To the latter of these laws, a clause was subsequently added, declaring that every Freshman who should “do anything unsuitable for a Freshman” should be deprived of the privilege “of sending Freshmen on errands, or teaching them manners, during the first three months of his Sophomore year.”—Laws Yale Coll., 1787, in Yale Lit. Mag., Vol. XII. p. 140.
In the Sketches of Yale College, p. 174, is the following anecdote, relating to this subject:—“A Freshman was once furnished with a dollar, and ordered by one of the upper classes to procure for him pipes and tobacco, from the farthest store on Long Wharf, a good mile distant. Being at that time compelled by College laws to obey the unreasonable demand, he proceeded according to orders, and returned with ninety-nine cents’ worth of pipes and one pennyworth of tobacco. It is needless to add that he was not again sent on a similar errand.”
The custom of obliging the Freshmen to run on errands for the Seniors was done away with at Dartmouth College, by the class of 1797, at the close of their Freshman year, when, having served their own time out, they presented a petition to the Trustees to have it abolished.

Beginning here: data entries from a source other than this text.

<file path="src/rtl/traffic_light_monitor.sv">
// traffic_light_monitor
//   Passive checker on the NS/EW light-code interface of a traffic light
//   controller. Decodes the code pair, locks onto the phase ring
//   NS-green -> yellow -> EW-green -> yellow, checks combo legality, phase
//   order and per-phase dwell. Reports a sticky error with the first error
//   code captured, a per-error pulse, and a saturating completed-cycle count.
//
//   Optional feature: define TLM_STALL_WDOG_EN to add a stall watchdog that
//   raises error 5 after WDOG_LIMIT consecutive x=0 cycles while locked.
//   Without the macro, x=0 may hold a phase indefinitely.
//
// Ports
//   clk        in   clock, rising edge
//   clear      in   synchronous active-high reset
//   NS, EW     in   2-bit light codes (0=RED, 1=YELLOW, 2=GREEN)
//   x          in   controller advance enable; dwell counts only when x=1
//   phase      out  0=SYNC, 1=NSG, 2=Y1, 3=EWG, 4=Y2
//   locked     out  phase != SYNC
//   err        out  sticky error flag
//   err_code   out  first error: 1=illegal combo, 2=bad order,
//                   3=dwell short, 4=dwell long, 5=stall
//   err_pulse  out  one-cycle pulse per detected error
//   cycles     out  completed full cycles, saturating
//
// state | meaning
// SYNC  | not locked; waiting for a change into either green
// NSG   | north-south green
// Y1    | yellow after NS green
// EWG   | east-west green
// Y2    | yellow after EW green

module traffic_light_monitor #(
  parameter int unsigned NSG_DWELL  = 31,
  parameter int unsigned YEL_DWELL  = 6,
  parameter int unsigned EWG_DWELL  = 56,
  parameter int unsigned CNT_W      = 7,
  parameter int unsigned CYC_W      = 8,
  parameter int unsigned WDOG_LIMIT = 100
) (
  input  logic             clk,
  input  logic             clear,
  input  logic [1:0]       NS,
  input  logic [1:0]       EW,
  input  logic             x,
  output logic [2:0]       phase,
  output logic             locked,
  output logic             err,
  output logic [2:0]       err_code,
  output logic             err_pulse,
  output logic [CYC_W-1:0] cycles
);

  typedef enum logic [2:0] {
    PH_SYNC = 3'd0,
    PH_NSG  = 3'd1,
    PH_Y1   = 3'd2,
    PH_EWG  = 3'd3,
    PH_Y2   = 3'd4
  } phase_e;

  typedef enum logic [1:0] {
    C_GNS = 2'd0,
    C_YY  = 2'd1,
    C_GEW = 2'd2,
    C_ILL = 2'd3
  } combo_e;

  localparam logic [2:0] E_NONE  = 3'd0;
  localparam logic [2:0] E_ILL   = 3'd1;
  localparam logic [2:0] E_ORDER = 3'd2;
  localparam logic [2:0] E_SHORT = 3'd3;
  localparam logic [2:0] E_LONG  = 3'd4;
`ifdef TLM_STALL_WDOG_EN
  localparam logic [2:0] E_STALL = 3'd5;
`endif

  localparam int unsigned MAX_DWELL =
    (NSG_DWELL > EWG_DWELL) ? ((NSG_DWELL > YEL_DWELL) ? NSG_DWELL : YEL_DWELL)
                            : ((EWG_DWELL > YEL_DWELL) ? EWG_DWELL : YEL_DWELL);

  // The dwell counter must represent the largest dwell plus one.
  if ((MAX_DWELL + 1) > ((2 ** CNT_W) - 1) || WDOG_LIMIT == 0) begin : g_bad_params
    $error("traffic_light_monitor: CNT_W too small or WDOG_LIMIT zero");
  end

  combo_e           code;
  combo_e           prev_q;
  phase_e           phase_q, phase_d;
  logic [CNT_W-1:0] dwell_q, dwell_d;
  logic             err_q, err_d;
  logic [2:0]       err_code_q, err_code_d;
  logic             err_pulse_q, err_pulse_d;
  logic [CYC_W-1:0] cycles_q, cycles_d;
  logic             locked_q, locked_d;

  logic [CNT_W-1:0] req_dwell;
  combo_e           legal_code;
  phase_e           legal_next;
  logic [2:0]       err_det;
  logic             changed;

`ifdef TLM_STALL_WDOG_EN
  localparam int unsigned STALL_W = $clog2(WDOG_LIMIT + 1);
  logic [STALL_W-1:0] stall_q, stall_d, stall_inc;
`endif

  always_comb begin
    unique case ({NS, EW})
      4'b1000: code = C_GNS;
      4'b0101: code = C_YY;
      4'b0010: code = C_GEW;
      default: code = C_ILL;
    endcase
  end

  assign changed = (code != prev_q);

  // Required dwell of the current phase and the only code that may follow it.
  always_comb begin
    req_dwell  = '0;
    legal_code = C_ILL;
    legal_next = PH_SYNC;
    unique case (phase_q)
      PH_NSG: begin req_dwell = CNT_W'(NSG_DWELL); legal_code = C_YY;  legal_next = PH_Y1;  end
      PH_Y1:  begin req_dwell = CNT_W'(YEL_DWELL); legal_code = C_GEW; legal_next = PH_EWG; end
      PH_EWG: begin req_dwell = CNT_W'(EWG_DWELL); legal_code = C_YY;  legal_next = PH_Y2;  end
      PH_Y2:  begin req_dwell = CNT_W'(YEL_DWELL); legal_code = C_GNS; legal_next = PH_NSG; end
      default: ;
    endcase
  end

  always_comb begin
    phase_d     = phase_q;
    dwell_d     = dwell_q;
    err_d       = err_q;
    err_code_d  = err_code_q;
    err_pulse_d = 1'b0;
    cycles_d    = cycles_q;
    err_det     = E_NONE;
`ifdef TLM_STALL_WDOG_EN
    stall_inc   = '0;
    stall_d     = '0;
`endif

    if (code == C_ILL) begin
      err_det = E_ILL;
    end else if (phase_q == PH_SYNC) begin
      // Lock only on an edge into a green; the partial phase before it is not checked.
      if (changed && code != C_YY) begin
        phase_d = (code == C_GNS) ? PH_NSG : PH_EWG;
        dwell_d = {{(CNT_W-1){1'b0}}, x};
      end
    end else if (changed) begin
      if (code != legal_code) begin
        err_det = E_ORDER;
      end else if (dwell_q != req_dwell) begin
        err_det = E_SHORT;
      end else begin
        phase_d = legal_next;
        dwell_d = {{(CNT_W-1){1'b0}}, x};
        if (phase_q == PH_Y2 && cycles_q != {CYC_W{1'b1}}) begin
          cycles_d = cycles_q + 1'b1;
        end
      end
    end else if (x) begin
      if (dwell_q == req_dwell) begin
        err_det = E_LONG;
      end else begin
        dwell_d = dwell_q + 1'b1;
      end
    end

`ifdef TLM_STALL_WDOG_EN
    if (phase_q != PH_SYNC && !x) begin
      stall_inc = stall_q + 1'b1;
    end
    if (err_det == E_NONE && stall_inc == STALL_W'(WDOG_LIMIT)) begin
      err_det = E_STALL;
    end
    stall_d = stall_inc;
`endif

    if (err_det != E_NONE) begin
      err_pulse_d = 1'b1;
      err_d       = 1'b1;
      if (err_code_q == E_NONE) begin
        err_code_d = err_det;
      end
      phase_d = PH_SYNC;
      dwell_d = '0;
`ifdef TLM_STALL_WDOG_EN
      stall_d = '0;
`endif
    end

    locked_d = (phase_d != PH_SYNC);
  end

  // prev_q keeps sampling through clear so a green held across clear is
  // not treated as a fresh entry.
  always_ff @(posedge clk) begin
    prev_q <= code;
    if (clear) begin
      phase_q     <= PH_SYNC;
      dwell_q     <= '0;
      err_q       <= 1'b0;
      err_code_q  <= E_NONE;
      err_pulse_q <= 1'b0;
      cycles_q    <= '0;
      locked_q    <= 1'b0;
`ifdef TLM_STALL_WDOG_EN
      stall_q     <= '0;
`endif
    end else begin
      phase_q     <= phase_d;
      dwell_q     <= dwell_d;
      err_q       <= err_d;
      err_code_q  <= err_code_d;
      err_pulse_q <= err_pulse_d;
      cycles_q    <= cycles_d;
      locked_q    <= locked_d;
`ifdef TLM_STALL_WDOG_EN
      stall_q     <= stall_d;
`endif
    end
  end

  assign phase     = phase_q;
  assign locked    = locked_q;
  assign err       = err_q;
  assign err_code  = err_code_q;
  assign err_pulse = err_pulse_q;
  assign cycles    = cycles_q;

endmodule

</file>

In the old laws of Middlebury College are the two following regulations in regard to Freshmen, which seem to breathe the same spirit as those cited above. “Every Freshman shall be obliged to do any proper errand or message for the Authority of the College.” —“It shall be the duty of the Senior Class to inspect the manners of the Freshman Class, and to instruct them in the customs of the College, and in that graceful and decent behavior toward superiors, which politeness and a just and reasonable subordination require.”—Laws, 1804, pp. 6, 7.

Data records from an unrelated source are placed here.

## config.mk

```make
export PLATFORM = sky130hd
export DESIGN_NAME = acsu_pm_bank
export DESIGN_NICKNAME = d
export VERILOG_FILES = /design/src/rtl/acsu_pm_bank.sv
export SDC_FILE = /design/constraint.sdc
export NUM_CORES = 1
export LEC_CHECK = 0
export ABC_CLOCK_PERIOD_IN_PS = 15200
export CELL_PAD_IN_SITES_DETAIL_PLACEMENT = 1
export CELL_PAD_IN_SITES_GLOBAL_PLACEMENT = 1
export CORE_MARGIN = 4
export CORE_UTILIZATION = 49
export CTS_CLUSTER_SIZE = 12
export DETAILED_ROUTE_END_ITERATION = 8
export MAX_ROUTING_LAYER = met4
export PLACE_DENSITY = 0.9
export SLEW_MARGIN = 20
export SYNTH_ARGS = -nofsm -noshare
export SYNTH_HDL_FRONTEND = slang
export SYNTH_SLANG_ARGS = --single-unit
```

## constraint.sdc

```tcl
create_clock -name i_clk -period 15.2 [get_ports i_clk]
set_clock_uncertainty 0.15 [all_clocks]
set_input_delay 3.04 -clock i_clk [delete_from_list [all_inputs] [get_ports i_clk]]
set_output_delay 3.04 -clock i_clk [all_outputs]
set_load 0.01 [all_outputs]
```

## src/rtl/acsu_pm_bank.sv

```systemverilog
// acsu_pm_bank: Viterbi add-compare-select with path-metric bank; define ACSU_NORM_EN to enable MSB normalisation
module acsu_pm_bank #(
  parameter int K = 3,
  parameter logic [K-1:0] G0 = 3'o7,
  parameter logic [K-1:0] G1 = 3'o5,
  parameter int BM_W = 2,
  parameter int PM_W = 4
) (
  input  logic                  i_clk,
  input  logic                  i_rst_n,
  input  logic                  i_start,
  input  logic                  i_valid,
  input  logic [4*BM_W-1:0]     i_bm,
  output logic                  o_valid,
  output logic [2**(K-1)-1:0]   o_decision,
  output logic [K-2:0]          o_best_state,
  output logic [PM_W-1:0]       o_pm_min,
  output logic                  o_norm
);
  localparam int NS = 2 ** (K - 1);
  logic [PM_W-1:0] pm [NS];
  logic [PM_W-1:0] sel [NS];
  logic [PM_W-1:0] nxt [NS];
  logic [NS-1:0] dec;
  logic [K-2:0] best;
  logic [PM_W-1:0] mn;
  logic [PM_W-1:0] mn_n;
  logic norm;
  for (genvar n = 0; n < NS; n++) begin : g_acs
    localparam logic [K-2:0] S = (K-1)'(n);
    localparam logic [K-2:0] P0 = {S[K-3:0], 1'b0};
    localparam logic [K-2:0] P1 = {S[K-3:0], 1'b1};
    localparam logic [K-1:0] T0 = {S[K-2], P0};
    localparam logic [K-1:0] T1 = {S[K-2], P1};
    localparam logic [1:0] B0 = {^(G0 & T0), ^(G1 & T0)};
    localparam logic [1:0] B1 = {^(G0 & T1), ^(G1 & T1)};
    logic [PM_W:0] s0, s1;
    logic [PM_W-1:0] m0, m1;
    assign s0 = {1'b0, pm[P0]} + {{(PM_W+1-BM_W){1'b0}}, i_bm[B0*BM_W +: BM_W]};
    assign s1 = {1'b0, pm[P1]} + {{(PM_W+1-BM_W){1'b0}}, i_bm[B1*BM_W +: BM_W]};
    assign m0 = s0[PM_W] ? '1 : s0[PM_W-1:0];
    assign m1 = s1[PM_W] ? '1 : s1[PM_W-1:0];
    assign dec[n] = m1 < m0;
    assign sel[n] = dec[n] ? m1 : m0;
  end
  // minimum search over the selected metrics, lowest index wins ties
  always_comb begin
    best = '0;
    mn = sel[0];
    for (int s = 1; s < NS; s++) begin
      if (sel[s] < mn) begin
        mn = sel[s];
        best = (K-1)'(s);
      end
    end
  end
`ifdef ACSU_NORM_EN
  assign norm = mn[PM_W-1];
`else
  assign norm = 1'b0;
`endif
  assign mn_n = norm ? {1'b0, mn[PM_W-2:0]} : mn;
  // clearing every MSB once the minimum has it set subtracts 2^(PM_W-1) from all metrics
  always_comb begin
    for (int s = 0; s < NS; s++) nxt[s] = norm ? {1'b0, sel[s][PM_W-2:0]} : sel[s];
  end
  // path-metric bank and registered step outputs
  always_ff @(posedge i_clk or negedge i_rst_n) begin
    if (!i_rst_n) begin
      for (int s = 0; s < NS; s++) pm[s] <= (s == 0) ? '0 : '1;
      o_valid <= 1'b0;
      o_decision <= '0;
      o_best_state <= '0;
      o_pm_min <= '0;
      o_norm <= 1'b0;
    end else if (i_start) begin
      for (int s = 0; s < NS; s++) pm[s] <= (s == 0) ? '0 : '1;
      o_valid <= 1'b0;
    end else if (i_valid) begin
      for (int s = 0; s < NS; s++) pm[s] <= nxt[s];
      o_valid <= 1'b1;
      o_decision <= dec;
      o_best_state <= best;
      o_pm_min <= mn_n;
      o_norm <= norm;
    end else begin
      o_valid <= 1'b0;
    end
  end
endmodule

```

==> impl_metrics.tcl <==
set metrics [dict create \
    met2_length_um 4102 \
    ys_seq_area_frac 0.2319 \
    p_leak_nw 1.623 \
    top_layer "met4" \
    grt_pass1_wl_um 13680 \
    seq_area_um2 690.7 \
    critPathSlowestCell "or4_1" \
    clockPowerShare 0.072 \
    postRouteAntennaNets 0 \
    rows 28 \
    netlist_area_mm2 0.002978 \
    cts.reportedPaths.clkPinSlew_ns 0.10 \
    antenna_found_initial 0 \
    route.detailed.drc 0 \
    final_cell_mix "44 x inv_1, 43 x ha_1, 33 x nand2_1, 25 x mux2i_1" \
    ys_seq_elements 27 \
    arrival_ns 10.08 \
    path_class "primary input to register" \
    cpPeakStageDelay_ns 0.54 \
    gr-usage-all-layers 0.2385 \
    die_area_mm2 0.007388 \
    layout_commonest_cell "inv_1" \
    wl_met3_um 243 \
    drt_iter0_drc 100 \
    cts.sinks 27 \
    slew_viol_final 0 \
    synth_async_sr_flop_share 1.000 \
    rsz0062_at_grt "no" \
    clk_path_buf_depth 2 \
    syn_area_per_cell_um2 8.889 \
    hold_class "register to register" \
    min_period_over_period 0.6617 \
    num_vias 2547 \
    final-setup-viol-count 0 \
    power_density_mw_per_mm2 181.6 \
    wl_met1_um 3365 \
    yosysTopAreaCell "ha_1" \
    p_seq_frac 0.194 \
    final_cells 431 \
    finalHoldViolations 0 \
    wl_per_cell_um 18.36 \
    cp-start-kind "primary input" \
    ys.flop_type "dfrtp_1" \
    combPwrFrac 0.733 \
    routed_wl_um 7912 \
    gr-total-overflow 0 \
    multi_input_area_mm2 0.002074 \
    swShare 0.4888 \
    viasPerCell 5.910 \
    drive_above_1_share 0.09270 \
    period_needed_ns 10.06 \
    area_growth_pct 11.09 \
    p_switching_uw 293.6 \
    p_total_uw 600.7 \
    root_buffer "clkbuf_8" \
    syn_inst 335 \
    hold_buffers 0 \
    p_int_uw 307.1 \
    post_cts_buffers 0 \
    boundaryPins 24 \
    ir_drop_v 0.00008537 \
    die-width_um 85.96 \
    relSlewSlack 0.6215 \
    io_buffers 22 \
    cts_resized 0 \
    synth_nets 398 \
    fill_cells 704 \
    ys_warn_count 0 \
    worst_path_most_repeated_cell "ha_1" \
    drv_cap 0 \
    coreArea_mm2 0.005921 \
    gp_congestion 0.8522 \
    setup_tns_ns 0 \
    tightest_slew_ns 0.5664 \
    dp_cells 427 \
    synth_top_area_share 0.1807 \
    num_antenna_cells 0 \
    whs_ns 0.3484 \
    clock.fmax_ghz 0.09942 \
    fp.dieH_um 85.96 \
    cts_tree "done" \
    ys_types 55 \
    outcome "finished, final reports clean" \
    hpwl_um 6407 \
    crit_fanout 7 \
    cts_made_buffers 3 \
    htreeDepth 1 \
    fin_nets 420 \
    grt_max_degree 28 \
    synth_top_cells_by_area "ha_1 18%, dfrtp_1 13%, dfstp_2 11%, mux2i_1 8.4%, inv_1 5.5%" \
    initial_core_util 0.5030 \
    worstSetupEndpointType "register" \
    grt_pass1_vias 2806 \
    dr.pass1.iters 4 \
    crit_required_ns 15.22 \
    clk_latency_ns 0.28 \
    synth-edff-count 0 \
]
cell usage after synthesis, types with 3 or more instances:
| cell | number |
|---|---|
| nor2_1 | 22 |
| and3b_1 | 3 |
| a31oi_1 | 8 |
| o21a_1 | 3 |
| a21oi_1 | 14 |
| nand2b_1 | 10 |
| and2_1 | 4 |
| dfrtp_1 | 15 |
| ha_1 | 43 |
| mux2i_1 | 25 |
| nand2_1 | 33 |
| o21bai_1 | 5 |
| nor2b_1 | 5 |
| mux2_2 | 7 |
| dfstp_2 | 12 |
| fa_1 | 8 |
| o221ai_1 | 4 |
| a21o_1 | 9 |
| o21ai_0 | 16 |
| o211ai_1 | 4 |
| inv_1 | 44 |
per-layer routing:
layer  vias to the layer above  global-route usage
li1                       1219                   -
met1                      1258              0.2810
met2                        53              0.4261
met3                        17             0.02017
met4                         0             0.07770
met5                         -                   -
critical path, delay by kind of cell:
kind                       cells  cell delay, ns
adders and majority gates      6            1.65
muxes                          2            0.66
AOI/OAI and AO/OA             10            2.54
buffers and inverters          4            0.76
and+or+nand+nor                6            1.42
area by class of cell:
cell class | instances | area share
Timing Repair Buffer | 24 | 0.07110
Sequential cell | 27 | 0.2088
Tap cell | 75 | 0.02837
Clock inverter | 1 | 0.002269
Inverter | 44 | 0.04992
Clock buffer | 3 | 0.01248
Multi-Input combinational cell | 257 | 0.6271
power groups by stage:
stage | Sequential, mW | Combinational, mW | Clock, mW
floorplan | 0.116 | 0.309 | 0
global placement | 0.116 | 0.402 | 0
detailed placement | 0.117 | 0.431 | 0
CTS | 0.117 | 0.441 | 0.0439
global route | 0.120 | 0.491 | 0.0471
finish | 0.117 | 0.440 | 0.0435
cell families after synthesis:
logic type	share of synthesized area
buffers and inverters	0.07143
other	0.001259
AND/OR/NAND/NOR	0.1399
flip-flops	0.2319
AO/OA/AOI/OAI	0.1983
adder cells (fa/ha/maj)	0.2345
multiplexers	0.1227
per-stage QoR:
| step | setup WS (ns) | utilization | cell area, µm² |
|---|---|---|---|
| 2_1_floorplan | 6.403 | - | 2978 |
| 3_3_place_gp | 5.512 | 0.5505 | 3259 |
| 3_5_place_dp | 4.989 | 0.5505 | 3259 |
| 4_1_cts | 5.142 | 0.5587 | 3308 |
| 5_1_grt | 4.730 | 0.5587 | 3308 |
| 6_report | 5.142 | 0.5587 | 3308 |
sequential cells by signal (all words and copies together), names as in the netlist:
name          count
o_valid           1
o_pm_min          4
o_best_state      2
o_decision        4
pm               16
final timing paths:
| kind | start | slack [ns] | end | depth (start not counted) |
|---|---|---|---|---|
| max in group asynchronous | i_rst_n | 11.61 | pm[3] | 2 |
| hold reg to reg | o_decision[0] | 0.35 | o_decision[0] | 2 |
| min in group asynchronous | i_rst_n | 2.98 | o_decision[0] | 2 |
| hold / removal | o_decision[0] | 0.35 | o_decision[0] | 2 |
| setup / recovery | i_bm[6] | 5.14 | o_pm_min[1] | 28 |
| setup reg to reg | pm[8] | 7.83 | o_pm_min[1] | 27 |
No activity file was read; power rests on OpenSTA's default activity.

FRESHMANSHIP. The state of a Freshman.
A man who had been my fellow-pupil with him from the beginning of our Freshmanship, would meet him there.—Bristed’s Five Years in an Eng. Univ., Ed. 2d, p. 150.
FRESHMAN’S LANDMARK. At Cambridge, Eng., King’s College Chapel is thus designated. “This stupendous edifice may be seen for several miles on the London road, and indeed from most parts of the adjacent country.”—Grad. ad Cantab.
FRESHMAN, TUTOR’S. In Harvard College, the Freshman who occupies a room under a Tutor. He is required to do the errands of the Tutor which relate to College, and in return has a high choice of rooms in his Sophomore year.